Hierarchically modelling Kepler dwarfs and subgiants to improve inference of stellar properties with asteroseismology

TL;DR

This paper introduces a hierarchical Bayesian approach to improve stellar parameter inference from asteroseismology by statistically modeling helium abundance and mixing-length parameters across a star population, reducing uncertainties.

Contribution

The study develops a novel hierarchical Bayesian model that accounts for population-level distributions of key stellar parameters, enhancing the accuracy of individual star property estimates.

Findings

Estimated helium enrichment law gradient: ΔY/ΔZ ≈ 1.05

Derived mean mixing-length parameter: μ_α ≈ 1.90

Achieved 2.5% mass and 1.2% radius uncertainties

Abstract

With recent advances in modelling stars using high-precision asteroseismology, the systematic effects associated with our assumptions of stellar helium abundance ($Y$) and the mixing-length theory parameter ($\alpha_\mathrm{MLT}$) are becoming more important. We apply a new method to improve the inference of stellar parameters for a sample of Kepler dwarfs and subgiants across a narrow mass range ($0.8 < M < 1.2\,\mathrm{M_\odot}$).

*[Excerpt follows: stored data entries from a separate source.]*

--- config.mk ---
export PLATFORM = sky130hd
export DESIGN_NAME = footswitch_gesture_classifier_flat
export DESIGN_NICKNAME = d
export VERILOG_FILES = /design/src/gfc_pkg.sv /design/src/gfc_in_if.sv /design/src/gfc_out_if.sv /design/src/footswitch_gesture_classifier.sv /design/src/gfc_cfg.sv /design/src/gfc_logic.sv /design/src/flat_wrapper.sv
export VERILOG_INCLUDE_DIRS = /design/src /design/src/src
export SDC_FILE = /design/constraint.sdc
export NUM_CORES = 1
export LEC_CHECK = 0
export ABC_AREA = 1
export BUFFER_PORTS_ARGS = -buffer_cell sky130_fd_sc_hd__buf_2
export CAP_MARGIN = 0
export CORE_MARGIN = 2
export CORE_UTILIZATION = 45
export DETAILED_ROUTE_END_ITERATION = 10
export GPL_ROUTABILITY_DRIVEN = 0
export GPL_TIMING_DRIVEN = 0
export PLACE_DENSITY = 0.66
export SYNTH_ARGS = -nofsm -noshare
export SYNTH_HDL_FRONTEND = slang
export SYNTH_HIERARCHICAL = 1
export SYNTH_SLANG_ARGS = --single-unit
export TNS_END_PERCENT = 1
--- constraint.sdc ---
create_clock -name clk -period 4.65 [get_ports clk]
set_input_delay 0.6975 -clock clk [delete_from_list [all_inputs] [get_ports clk]]
set_output_delay 0.6975 -clock clk [all_outputs]
set_load 0.05 [all_outputs]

In this method, we include a statistical treatment of $Y$ and the $\alpha_\mathrm{MLT}$. We develop a hierarchical Bayesian model to encode information about the distribution of $Y$ and $\alpha_\mathrm{MLT}$ in the population, fitting a linear helium enrichment law including an intrinsic spread around this relation and normal distribution in $\alpha_\mathrm{MLT}$. We test various levels of pooling parameters, with and without solar data as a calibrator. When including the Sun as a star, we find the gradient for the enrichment law, $\Delta Y / \Delta Z = 1.05^{+0.28}_{-0.25}$ and the mean $\alpha_\mathrm{MLT}$ in the population, $\mu_\alpha = 1.90^{+0.10}_{-0.09}$. While accounting for the uncertainty in $Y$ and $\alpha_\mathrm{MLT}$, we are still able to report statistical uncertainties of 2.5 per cent in mass, 1.2 per cent in radius, and 12 per cent in age. Our method can also be applied to larger samples which will lead to improved constraints on both the population level inference and the star-by-star fundamental parameters.